Thursday, September 1, 2011

counting down the days

So I am mere days away from my third and final round of the 12wbt.  And sheesh, I ain't looking forward to it.  Yes I want the results... I need to lose another 8-10 kg to feel really really HOT.  And I really would like to feel really really HOT in a bikini on the beach in tropical paradise.  Not sure who I will be impressing... but there is always that HOT chick in the mirror to check out.

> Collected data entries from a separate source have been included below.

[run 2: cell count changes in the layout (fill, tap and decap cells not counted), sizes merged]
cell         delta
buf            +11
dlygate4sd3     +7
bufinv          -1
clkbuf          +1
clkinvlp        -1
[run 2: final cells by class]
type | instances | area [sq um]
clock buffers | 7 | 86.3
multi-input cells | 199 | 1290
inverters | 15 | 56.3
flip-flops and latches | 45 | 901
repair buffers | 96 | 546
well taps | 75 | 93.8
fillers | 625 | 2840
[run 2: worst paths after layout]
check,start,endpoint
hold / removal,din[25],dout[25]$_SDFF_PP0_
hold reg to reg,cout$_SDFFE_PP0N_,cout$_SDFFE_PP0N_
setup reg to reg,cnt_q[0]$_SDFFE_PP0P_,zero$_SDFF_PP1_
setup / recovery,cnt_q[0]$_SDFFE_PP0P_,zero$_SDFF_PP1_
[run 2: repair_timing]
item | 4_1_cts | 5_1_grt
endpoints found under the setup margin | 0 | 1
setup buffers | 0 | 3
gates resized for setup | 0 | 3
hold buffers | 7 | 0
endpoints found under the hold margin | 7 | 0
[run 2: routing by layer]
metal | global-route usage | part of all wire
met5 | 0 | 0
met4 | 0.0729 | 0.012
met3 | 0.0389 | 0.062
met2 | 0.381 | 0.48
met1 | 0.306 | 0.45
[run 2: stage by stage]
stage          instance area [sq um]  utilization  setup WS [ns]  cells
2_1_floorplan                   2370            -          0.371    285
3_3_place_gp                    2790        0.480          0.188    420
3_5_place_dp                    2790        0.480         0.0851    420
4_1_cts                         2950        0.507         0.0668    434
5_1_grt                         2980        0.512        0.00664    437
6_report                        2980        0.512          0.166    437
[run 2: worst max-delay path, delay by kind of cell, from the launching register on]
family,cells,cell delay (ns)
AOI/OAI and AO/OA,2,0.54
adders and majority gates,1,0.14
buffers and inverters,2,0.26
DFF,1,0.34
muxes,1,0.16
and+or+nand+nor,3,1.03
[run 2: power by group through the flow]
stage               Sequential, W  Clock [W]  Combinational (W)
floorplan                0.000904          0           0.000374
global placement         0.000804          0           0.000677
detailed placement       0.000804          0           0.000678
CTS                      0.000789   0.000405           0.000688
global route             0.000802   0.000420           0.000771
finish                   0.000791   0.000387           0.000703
## src/rtl/button_debounce_latch.sv

```systemverilog
// rtl/button_debounce_latch.sv - synchronise, debounce and latch cw/acw button presses into a CPU status byte
module button_debounce_latch #(
  parameter int DEBOUNCE_CYCLES = 4,
  parameter int SYNC_STAGES     = 2
) (
  input  logic       clk,
  input  logic       reset,
  input  logic       bc,
  input  logic       bac,
  input  logic       button_read,
  output logic [7:0] button_op
);

  localparam int            CW   = $clog2(DEBOUNCE_CYCLES + 1);
  localparam logic [CW-1:0] LAST = CW'(DEBOUNCE_CYCLES - 1);

  logic [1:0] raw;
  logic [1:0] press;

  assign raw = {bac, bc};

  for (genvar b = 0; b < 2; b++) begin : g_btn
    logic [SYNC_STAGES-1:0] sync;
    logic                   deb;
    logic [CW-1:0]          cnt;
    logic                   s2;

    assign s2       = sync[SYNC_STAGES-1];
    // A press fires on the edge the counter would reach DEBOUNCE_CYCLES while rising.
    assign press[b] = s2 && !deb && (cnt == LAST);

    always_ff @(posedge clk or posedge reset) begin
      if (reset) begin
        sync <= '0;
        deb  <= 1'b0;
        cnt  <= '0;
      end else begin
        sync <= {sync[SYNC_STAGES-2:0], raw[b]};
        if (s2 == deb) begin
          cnt <= '0;
        end else if (cnt == LAST) begin
          deb <= s2;
          cnt <= '0;
        end else begin
          cnt <= cnt + 1'b1;
        end
      end
    end
  end

  logic [7:0] base;
  logic [7:0] next_op;
  logic [4:0] sum;
  logic [1:0] new_dir;
  logic       both_ev;

  // A read clears first; events on the same edge land on the cleared value.
  always_comb begin
    base    = button_read ? 8'h00 : button_op;
    next_op = base;
    both_ev = press[0] & press[1];
    new_dir = press[0] ? 2'b01 : 2'b10;
    sum     = {1'b0, base[5:2]} + (both_ev ? 5'd2 : 5'd1);
    if (press != 2'b00) begin
      next_op[7]   = 1'b1;
      next_op[5:2] = (sum > 5'd15) ? 4'hF : sum[3:0];
      if (both_ev) begin
        next_op[6] = 1'b1;
      end else begin
        next_op[1:0] = new_dir;
        next_op[6]   = base[6] | ((base[1:0] != 2'b00) && (base[1:0] != new_dir));
      end
    end
  end

  always_ff @(posedge clk or posedge reset) begin
    if (reset) begin
      button_op <= 8'h00;
    end else begin
      button_op <= next_op;
    end
  end

endmodule

```

## config.mk

```make
export PLATFORM = sky130hd
export DESIGN_NAME = button_debounce_latch
export DESIGN_NICKNAME = d
export VERILOG_FILES = /design/src/rtl/button_debounce_latch.sv
export SDC_FILE = /design/constraint.sdc
export NUM_CORES = 1
export LEC_CHECK = 0
export CORE_MARGIN = 1.5
export CORE_UTILIZATION = 52
export CTS_CLUSTER_SIZE = 25
export DETAILED_ROUTE_END_ITERATION = 7
export PLACE_DENSITY = 0.79
export SYNTH_ARGS = -nofsm -noshare
export SYNTH_HDL_FRONTEND = slang
export SYNTH_SLANG_ARGS = --single-unit
```

## constraint.sdc

```tcl
create_clock -name clk -period 2.04 [get_ports clk]
set_input_delay 0.306 -clock clk [delete_from_list [all_inputs] [get_ports clk]]
set_output_delay 0.306 -clock clk [all_outputs]
set_load 0.05 [all_outputs]
```

Word-level counts from Yosys, hierarchy flattened
Index checks and enable logic that the tools add are counted.

word-level totals
  flip-flop bits (word level) = 20
  output and inout port bits = 8
  word-level logic and storage cells = 44

operators by class
  add/sub/neg operators = 3
  order comparisons = 1
  eq/ne operators = 5
  muxes and demuxes = 11
  bitwise logic cells = 4
  reduce and logical (&&, ||, !) cells = 12

operators by type and width
  cell                                                            number
  two-way mux 8 bit                                               2
  two-way mux 3 bit                                               4
  adder 3 x 1 -> 3 bit (second input constant)                    2
  equality test 3 x 2 -> 1 bit (second input constant)            2
  two-way mux 2 bit                                               3
  nonzero test 2 bit                                              3
  adder 4 x 2 -> 5 bit                                            1
  greater-than comparator 5 x 4 -> 1 bit (second input constant)  1
  logical AND 1 bit                                               5
  two-way mux 4 bit                                               1
  AND reduction 2 bit                                             2
  equality test 1 bit                                             2
  logical NOT 1 bit                                               2
  inequality test 2 bit                                           1
  NOT 1 bit                                                       2
  AND 1 bit                                                       1
  two-way mux 1 bit                                               1
  OR 1 bit                                                        1

Longest topological paths before layout
  word-level depth = 9
  depth in mapped cells = 9
  depth with buffers taken out = 8

Least setup slack after synthesis
No wires, ideal clock.

  path kind = register to register
  from = register g_btn[0].cnt[0]
  to = register button_op[3]
  library setup time = 121 ps
  arrival = 1671 ps
  path slack = 248 ps
  stages on the path, launching flop included = 9
  period minus slack after synthesis = 1792 ps
  path through = dfrtp_1 > ha_1 > and3b_1 > buf_6 > nand2_1 > xnor2_1 > ha_1 > a41o_1 > a22o_1

on the way
  word-level cells in the longest chain between the ends = 8
  elaborated cells between the ends (all ways) = 9
  classes of those cells = 1 x add/sub; 1 x order compare; 1 x eq/ne; 3 x mux; 1 x bitwise; 2 x reduce/logical

ends and longest elaborated chain
  what                                    line  text
  from (decl)                             25    logic [CW-1:0] cnt;
  from (signal assigned)                  45    cnt <= cnt + 1'b1;
  equality test 3 x 2 -> 1 bit *          30    assign press[b] = s2 && !deb && (cnt == LAST);
  logical AND 1 bit *                     30
  AND 1 bit                               61    both_ev = press[0] & press[1];
  two-way mux 2 bit                       63    sum = {1'b0, base[5:2]} + (both_ev ? 5'd2 : 5'd1);
  adder 4 x 2 -> 5 bit                    63
  greater-than comparator 5 x 4 -> 1 bit  66    next_op[5:2] = (sum > 5'd15) ? 4'hF : sum[3:0];
  two-way mux 4 bit                       66
  two-way mux 8 bit *                     64    if (press != 2'b00) begin
  via next_op[3]                          52    logic [7:0] next_op;
  to (signal assigned)                    80    button_op <= next_op;
  to (decl)                               11    output logic [7:0] button_op

Mark *: on every way through the listed nets, which the timed path passes. The rest lies on a longest branch.
A chain may end at the register's enable or synchronous reset.

Worst setup path after layout
  from = register button_op[5]
  to = output button_op[5]

No word-level cell between the ends.

==> metrics <==
post-CTS setup buffers=0; Tmin final=just under 2 ns; endpoint type of the worst setup path=output pin; CTS clk-pin slew, worst paths=between 0.1 and 0.15 ns; Core Rows=15; Simple-Gate Fraction of Synth Area=0.1797; Fmax=515.8 MHz; Post-Synthesis Cells=approximately 80; clk_lat worst skew=between 0.2 and 0.3 ns; clock root buffer=clkbuf_4; post-synthesis cell area=960.9 um^2; Worst-Margin Slew=between 0.5 and 0.6 ns; n_diodes=0; worst-path cell chain=clkdlybuf4s50_1; Crit Path Class=reg -> out; crit-path max FO=7; synthesis-stage register bit count=20; synth top area cells=dfrtp_1 (52%), ha_1 (6.5%), nor2b_1 (3.3%), nor3b_1 (3.1%), and3b_1 (2.7%); Reg area=approximately 500 um^2; die width=approximately 46 um; final worst-path cycle share=0.9504; full die area=2115 um^2; vias per cell=roughly 5.3; HP Class=in -> async; DR vias=660; Post-route DRC=0; area of the multi-input gates=between 400 and 500 um^2; Crit path max-delay family=buffers and inverters; I/O Buffers=12; CTS Hold Bufs=0; peak supply drop=about 940 uV; Synth-to-Final Area Change=22.00%; max-cap violation count=0; P_leak=0.0005666 uW; FILL cells=150; largest net degree at the start of global routing=21; gpl congestion=roughly 0.8; clk_skew=~0.0019 ns; Final Max Slew Viols=0; Post-Synth Adder-Cell Area=0.06510; largest area contributor in the synthesized netlist=dfrtp_1; Slowest cell on crit path=clkdlybuf4s50_1; Setup-failing EPs final=0; Initial Utilization=0.5565; Critical Path Max Stage Delay=0.85 ns; CTS buffer count=3; power per cell area=974.6 nW/um^2; setup TNS=0 ns; initial antenna violation count=0; vias in the first global route=about 660; die extent in y=roughly 46 um; Iteration-0 DRC Markers=8; GRT Overall Usage=0.1934; post-synthesis compound-gate area fraction=0.1341; CTS tree=done; final hold violation count=0; first-pass GRT wire length=2856 um; Antenna Nets Post-Route=0; Post-Route WL=around 1700 um; CTS Sinks=20; xor/xnor share of the synthesized area=0.02734; Pre-antenna DRT Iters=4; post_cts resized=0; synthesized net count=slightly above 90; Post-DP Area=between 1000 and 1500 um^2; final instance area=~1200 um^2; synth warn=0; RSZ-0062 raised after global routing=no; Clock Tree Buf Depth=2; status=finished clean; mux cell area share after synthesis=0.03385; Worst slew margin=0.6640; data required time at the worst endpoint=between 1.5 and 2 ns; remaining global-route overflow=0; Setup crit start kind=flop; crit path buf inv count=1; NumNets Final=111; sequential area share after synthesis=0.5208; hpwl dp=approximately 1300 um; core footprint=1727 um^2; io pins=13; Mean Syn Cell Area=11.72 um^2; CTS H-tree lvls=1; largest family of logic cells by synthesized area=simple AND/OR/NAND/NOR gates; fraction of layout cells with a size suffix above 1=0.1300; WL/cell=~13 um; Yosys cell types=28; Yosys top cell area share=0.5208; Worst Path Arrival=1.63 ns
kinds of logic after synthesis:
family          Yosys count
buf+inv                   6
simple gates             28
mux                       3
fa+ha+maj                 5
compound gates           17
flops                    20
xor+xnor                  3
per-layer routing:
layer / global-route usage / wire length [um]
met4: 0.05143 / 24
met1: 0.2362 / 758
met5: 0 / 0
met3: 0.04762 / 32
met2: 0.3361 / 839
metrics by stage:
stage / hold WS, ns / utilization / setup slack (ns) / cells / total power [uW]
finish: 0.3373 / 0.6790 / 0.1012 / 125 / 1143
CTS: 0.3387 / 0.6790 / 0.09330 / 125 / 1159
global route: 0.3526 / 0.6790 / 0.04723 / 125 / 1216
detailed placement: 0.3371 / 0.6486 / 0.02898 / 121 / 843.6
global placement: 0.3337 / 0.6486 / 0.1055 / 121 / 824.2
floorplan: 0.2698 / - / 0.2483 / 82 / 748.8
sequential cells by signal, summed over array words and instances, names as in the netlist:
register	flops
g_btn.cnt	6
g_btn.deb	2
g_btn.sync	4
button_op	8
final timing paths:
path	end	startpoint	cells after the start	slack [ns]
max	button_op[5]	button_op[5]	1	0.10
min	g_btn[1].sync[0]	reset	3	0.34
max reg2reg	button_op[2]	g_btn[0].cnt[0]	7	0.16
min reg2reg	g_btn[0].sync[1]	g_btn[0].sync[0]	0	0.36
max in group asynchronous	button_op[3]	reset	3	1.50
min in group clk	g_btn[0].sync[1]	g_btn[0].sync[0]	0	0.36
layout make-up:
type | count | area share
clock buffer | 3 | 0.01921
inverter | 4 | 0.01281
tap | 25 | 0.02668
sequential | 20 | 0.4269
timing repair buffer | 16 | 0.1281
clock inverter | 1 | 0.02561
multi-input combinational | 56 | 0.3607
power by group:
part | switching, uW | leakage (uW) | internal [uW]
sequential | 40.1 | 0.000262 | 469
combinational | 182 | 0.000277 | 142
clock | 112 | 0.0000279 | 198
cell usage after synthesis:
master     count
a21o_1         1
a21oi_1        4
a22o_1         1
a22oi_1        2
a41o_1         1
and2b_1        1
and2b_2        1
and3b_1        3
buf_6          2
dfrtp_1       20
ha_1           5
inv_1          4
mux2_2         2
mux2i_1        1
nand2_1        5
nand3_1        1
nand3b_1       2
nand4b_1       1
nor2_1         3
nor2b_1        5
nor3_1         2
nor3b_1        4
o2111a_1       1
o2111ai_1      1
o211ai_2       1
o21ai_0        4
o221ai_2       1
xnor2_1        3
layout by cell type (no fill, tap or decap), types with 4 or more instances in the layout:
cell,n
nand2_1,5
nor2b_1,5
buf_4,4
a21oi_1,4
ha_1,5
clkdlybuf4s50_1,12
o21ai_0,4
inv_1,4
dfrtp_1,20
nor3b_1,4
Power figures use the tool's default switching activity.
<file path="config.mk">
export PLATFORM = sky130hd
export DESIGN_NAME = audio_voice_sched
export DESIGN_NICKNAME = d
export VERILOG_FILES = /design/src/rtl/audio_voice_sched.sv
export SDC_FILE = /design/constraint.sdc
export NUM_CORES = 1
export LEC_CHECK = 0
export BUFFER_PORTS_ARGS = -buffer_cell sky130_fd_sc_hd__buf_2
export CAP_MARGIN = 20
export CORE_UTILIZATION = 52
export CTS_CLUSTER_SIZE = 8
export DETAILED_ROUTE_END_ITERATION = 7
export PLACE_DENSITY_LB_ADDON = 0.1
export SLEW_MARGIN = 20
export SYNTH_ARGS = -nofsm -noshare
export SYNTH_HDL_FRONTEND = slang
export SYNTH_SLANG_ARGS = --single-unit
</file>
<file path="constraint.sdc">
create_clock -name clk -period 4.4 [get_ports clk]
set_input_delay 1.32 -clock clk [delete_from_list [all_inputs] [get_ports clk]]
set_output_delay 1.32 -clock clk [all_outputs]
set_load 0.005 [all_outputs]
</file>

I know these diets are supposed to be a permanent life change... not just a short term weight loss fix.  And absolutely - a lot of things have changed for me in a way that is not just a 12 week whirlwind romance relationship with change.  I have actually started to want to go to the gym and zumba and stuff without jumping at any excuse not to.  I definitely trust that it makes me feel good... and that is a big attitudinal shift.  I am also much more aware of portion sizes and daily calorie intake amounts, even if I don't always stick to it.  But as for the program being a permanent way of life... not likely.  I am afraid that I am still in the mindset of wanting to dive headfirst into a cheesecake as soon as the 12 weeks are up.  And I am still in the unfortunate mindset of "making the most of it" between rounds of the program.
Thus, I have put on 2 kg between each round of the program.  So I lost 8, put on 2, lost 5, put on 1.5... meaning I sit here 9.5 kg lighter - but having done the hard yards to lose 13kg!  Bugger!
So I am going to give it another red hot shot.  I am not really sure that I want to... not really sure where I am going to dig out the motivation... and not really sure that my love affair with chocolate that has blossomed in the last few weeks is really ready for the graveyard.
I'm giving up so much at the moment - packing up my house, giving away my things, leaving my ex-lover behind, leaving my job, leaving friends and family, leaving my routines and my parks and my cafes and my whole relatively happy little lifestyle... I seriously have to break up with my mate freddo too??